Secrets and credentials

Secrets are configured during onboarding based on deployment method and customer policy. Common secrets include:
  • API Gateway admin credentials.
  • User and API key management secrets.
  • Model provider credentials.
  • Database credentials.
  • Cache credentials.
  • Observability export credentials.
  • Registry access tokens.
  • TLS certificate references.
In assisted self-managed deployments, some deployment secrets may be managed through the customer portal when enabled. In traditional self-hosted deployments, customers may prefer to store secrets entirely in their own secret manager and reference them from Helm values.

Monitoring configuration

Monitoring configuration depends on the customer’s existing observability stack. Common goals include:
  • API Gateway availability.
  • Request rate.
  • Latency.
  • Error rate.
  • Model route health.
  • GPU utilization.
  • Queue depth.
  • Token throughput.
  • Cost and capacity signals.
  • Agent deployment status in assisted self-managed mode.
Subconscious can help map API Gateway and Inference Runtime metrics into the customer’s monitoring stack during onboarding.

Logging configuration

Logging should support operations without exposing customer source code, prompts, completions, secrets, or other sensitive data. We can help configure sending logs to external sources like Datadog. Common log streams include:
  • API Gateway service logs.
  • Router logs.
  • Deployment logs.
  • Agent logs in assisted self-managed mode.
  • Model worker logs.
  • Audit logs for admin actions.
  • Upgrade and rollback logs.
Customers should define log retention, redaction, support bundle approval, and approved sharing channels before production use.

Upgrade and rollback process

Upgrade flow depends on the deployment method.
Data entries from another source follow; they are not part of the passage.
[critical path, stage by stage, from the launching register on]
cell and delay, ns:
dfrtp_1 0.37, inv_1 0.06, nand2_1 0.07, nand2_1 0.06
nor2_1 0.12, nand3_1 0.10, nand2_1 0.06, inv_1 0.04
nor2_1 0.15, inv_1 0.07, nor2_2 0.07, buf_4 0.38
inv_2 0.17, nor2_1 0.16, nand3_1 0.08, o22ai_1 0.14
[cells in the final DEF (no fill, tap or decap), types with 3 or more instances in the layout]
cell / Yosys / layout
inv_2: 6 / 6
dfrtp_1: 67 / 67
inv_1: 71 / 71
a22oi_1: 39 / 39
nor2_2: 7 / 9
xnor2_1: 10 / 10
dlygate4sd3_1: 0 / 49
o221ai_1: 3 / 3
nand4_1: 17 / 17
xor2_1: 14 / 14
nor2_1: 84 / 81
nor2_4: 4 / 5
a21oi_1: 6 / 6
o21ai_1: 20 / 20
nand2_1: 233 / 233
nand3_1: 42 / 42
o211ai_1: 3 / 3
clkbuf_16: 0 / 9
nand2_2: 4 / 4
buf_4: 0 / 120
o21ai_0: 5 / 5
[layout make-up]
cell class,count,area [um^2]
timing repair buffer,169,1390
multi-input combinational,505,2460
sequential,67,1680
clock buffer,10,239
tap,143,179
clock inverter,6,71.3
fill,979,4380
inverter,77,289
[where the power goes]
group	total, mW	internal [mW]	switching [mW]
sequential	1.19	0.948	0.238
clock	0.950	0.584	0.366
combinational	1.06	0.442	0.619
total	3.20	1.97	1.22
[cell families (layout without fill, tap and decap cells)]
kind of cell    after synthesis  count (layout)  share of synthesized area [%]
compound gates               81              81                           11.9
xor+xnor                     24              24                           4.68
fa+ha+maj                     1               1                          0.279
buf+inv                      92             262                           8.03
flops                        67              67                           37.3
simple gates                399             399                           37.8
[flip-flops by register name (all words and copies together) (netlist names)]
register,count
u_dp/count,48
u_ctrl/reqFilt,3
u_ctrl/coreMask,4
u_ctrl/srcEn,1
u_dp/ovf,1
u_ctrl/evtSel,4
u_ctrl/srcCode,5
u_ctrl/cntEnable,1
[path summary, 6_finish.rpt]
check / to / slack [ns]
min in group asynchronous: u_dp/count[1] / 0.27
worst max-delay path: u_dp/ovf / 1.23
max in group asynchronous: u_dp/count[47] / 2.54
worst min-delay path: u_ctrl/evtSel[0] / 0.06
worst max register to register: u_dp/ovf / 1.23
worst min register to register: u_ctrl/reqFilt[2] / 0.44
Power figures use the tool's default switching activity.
==> src/rtl/etp_pkg.sv <==
package etp_pkg;

    typedef enum logic [2:0] {
        ST_IDLE,
        ST_ISSUE,
        ST_BACKOFF,
        ST_REPORT_OK,
        ST_REPORT_TMO,
        ST_REPORT_ERR
    } etp_state_e;

    typedef enum logic {
        LAYOUT_SHORT = 1'b0,
        LAYOUT_LONG  = 1'b1
    } etp_layout_e;

    localparam int READY_BIT = 0;

endpackage

==> src/rtl/etp_backoff_timer.sv <==
module etp_backoff_timer #(
    parameter int CNT_W = 8
) (
    input  logic             clk,
    input  logic             rst_n,
    input  logic             load_i,
    input  logic [CNT_W-1:0] load_val_i,
    output logic             expired_o
);
    logic [CNT_W-1:0] cnt_q;

    always_ff @(posedge clk or negedge rst_n) begin
        if (!rst_n) begin
            cnt_q <= '0;
        end else if (load_i) begin
            cnt_q <= load_val_i;
        end else if (cnt_q != '0) begin
            cnt_q <= cnt_q - 1'b1;
        end
    end

    assign expired_o = (cnt_q == '0);

    assert_backoff_countdown_R6: assert property (
        @(posedge clk) disable iff (!rst_n)
        (!load_i && cnt_q != '0) |=> (cnt_q == $past(cnt_q) - 1'b1)
    ) else $error("backoff counter skipped a step");

endmodule
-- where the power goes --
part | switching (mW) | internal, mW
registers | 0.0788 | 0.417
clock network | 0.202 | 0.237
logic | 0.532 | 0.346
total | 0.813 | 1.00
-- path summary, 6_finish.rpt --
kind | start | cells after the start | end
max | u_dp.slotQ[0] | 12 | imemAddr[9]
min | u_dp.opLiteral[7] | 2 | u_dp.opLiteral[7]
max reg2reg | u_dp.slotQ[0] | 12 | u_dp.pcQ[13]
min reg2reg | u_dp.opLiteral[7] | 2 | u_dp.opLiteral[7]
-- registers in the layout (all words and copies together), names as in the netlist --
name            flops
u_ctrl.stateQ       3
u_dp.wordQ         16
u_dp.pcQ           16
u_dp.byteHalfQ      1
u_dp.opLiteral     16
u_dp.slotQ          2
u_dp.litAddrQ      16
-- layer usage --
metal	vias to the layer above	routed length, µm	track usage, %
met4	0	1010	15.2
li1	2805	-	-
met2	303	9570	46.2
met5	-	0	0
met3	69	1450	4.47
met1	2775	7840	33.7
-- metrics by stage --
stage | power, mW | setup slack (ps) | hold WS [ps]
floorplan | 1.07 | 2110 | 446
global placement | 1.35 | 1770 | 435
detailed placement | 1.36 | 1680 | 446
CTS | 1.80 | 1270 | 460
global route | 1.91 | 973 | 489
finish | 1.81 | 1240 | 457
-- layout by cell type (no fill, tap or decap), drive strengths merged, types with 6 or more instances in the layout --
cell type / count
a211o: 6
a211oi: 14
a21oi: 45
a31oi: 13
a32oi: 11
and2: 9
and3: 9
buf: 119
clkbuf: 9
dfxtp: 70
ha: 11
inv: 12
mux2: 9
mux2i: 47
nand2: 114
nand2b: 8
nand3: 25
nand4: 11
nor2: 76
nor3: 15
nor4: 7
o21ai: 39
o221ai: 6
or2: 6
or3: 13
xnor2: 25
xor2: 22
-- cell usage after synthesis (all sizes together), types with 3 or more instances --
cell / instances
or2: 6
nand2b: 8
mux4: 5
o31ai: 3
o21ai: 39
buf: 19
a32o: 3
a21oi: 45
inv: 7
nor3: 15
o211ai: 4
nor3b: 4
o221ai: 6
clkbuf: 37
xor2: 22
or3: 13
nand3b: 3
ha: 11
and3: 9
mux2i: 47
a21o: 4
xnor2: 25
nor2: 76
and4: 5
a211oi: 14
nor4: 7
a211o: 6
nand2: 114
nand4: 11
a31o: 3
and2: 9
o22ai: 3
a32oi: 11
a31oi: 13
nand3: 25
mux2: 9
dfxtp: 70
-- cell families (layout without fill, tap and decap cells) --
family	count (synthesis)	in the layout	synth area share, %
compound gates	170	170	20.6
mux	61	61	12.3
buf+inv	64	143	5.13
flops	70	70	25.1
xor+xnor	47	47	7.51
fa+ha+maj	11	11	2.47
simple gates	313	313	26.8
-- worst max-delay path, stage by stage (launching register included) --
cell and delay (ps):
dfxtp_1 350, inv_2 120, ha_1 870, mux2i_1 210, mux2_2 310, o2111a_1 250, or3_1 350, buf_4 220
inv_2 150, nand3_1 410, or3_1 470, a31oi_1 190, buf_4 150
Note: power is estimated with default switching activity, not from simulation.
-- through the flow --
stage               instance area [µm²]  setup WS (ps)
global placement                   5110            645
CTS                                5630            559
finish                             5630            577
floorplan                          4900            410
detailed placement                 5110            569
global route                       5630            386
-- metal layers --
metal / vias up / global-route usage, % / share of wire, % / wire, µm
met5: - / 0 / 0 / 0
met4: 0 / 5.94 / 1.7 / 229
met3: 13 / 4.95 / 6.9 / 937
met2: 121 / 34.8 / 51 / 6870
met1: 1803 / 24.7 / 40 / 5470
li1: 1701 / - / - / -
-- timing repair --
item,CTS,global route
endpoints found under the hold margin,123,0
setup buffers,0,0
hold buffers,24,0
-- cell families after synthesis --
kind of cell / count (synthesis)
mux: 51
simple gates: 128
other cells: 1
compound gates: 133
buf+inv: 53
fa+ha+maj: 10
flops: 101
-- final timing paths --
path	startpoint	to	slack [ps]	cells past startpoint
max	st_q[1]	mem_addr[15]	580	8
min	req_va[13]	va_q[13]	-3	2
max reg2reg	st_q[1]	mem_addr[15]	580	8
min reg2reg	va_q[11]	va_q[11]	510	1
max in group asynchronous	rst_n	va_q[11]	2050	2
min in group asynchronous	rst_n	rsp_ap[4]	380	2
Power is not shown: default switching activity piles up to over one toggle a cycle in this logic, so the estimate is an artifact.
In traditional self-hosted deployments:
  1. Subconscious publishes a release.
  2. The customer reviews release evidence.
  3. The customer pulls or mirrors artifacts.
  4. The customer applies the Helm upgrade through its own process.
  5. The customer validates health and rolls back if needed.
In assisted self-managed deployments:
  1. Subconscious publishes a release.
  2. The customer reviews release evidence and update policy.
  3. The Distr agent applies the update locally when approved or when automatic updates are enabled.
  4. The customer and Subconscious monitor deployment health.
  5. Rollback is coordinated according to the customer’s policy.
Upgrade planning should define maintenance windows, release notes, rollback commands, compatibility policy, migration handling, expected downtime, and emergency patch process.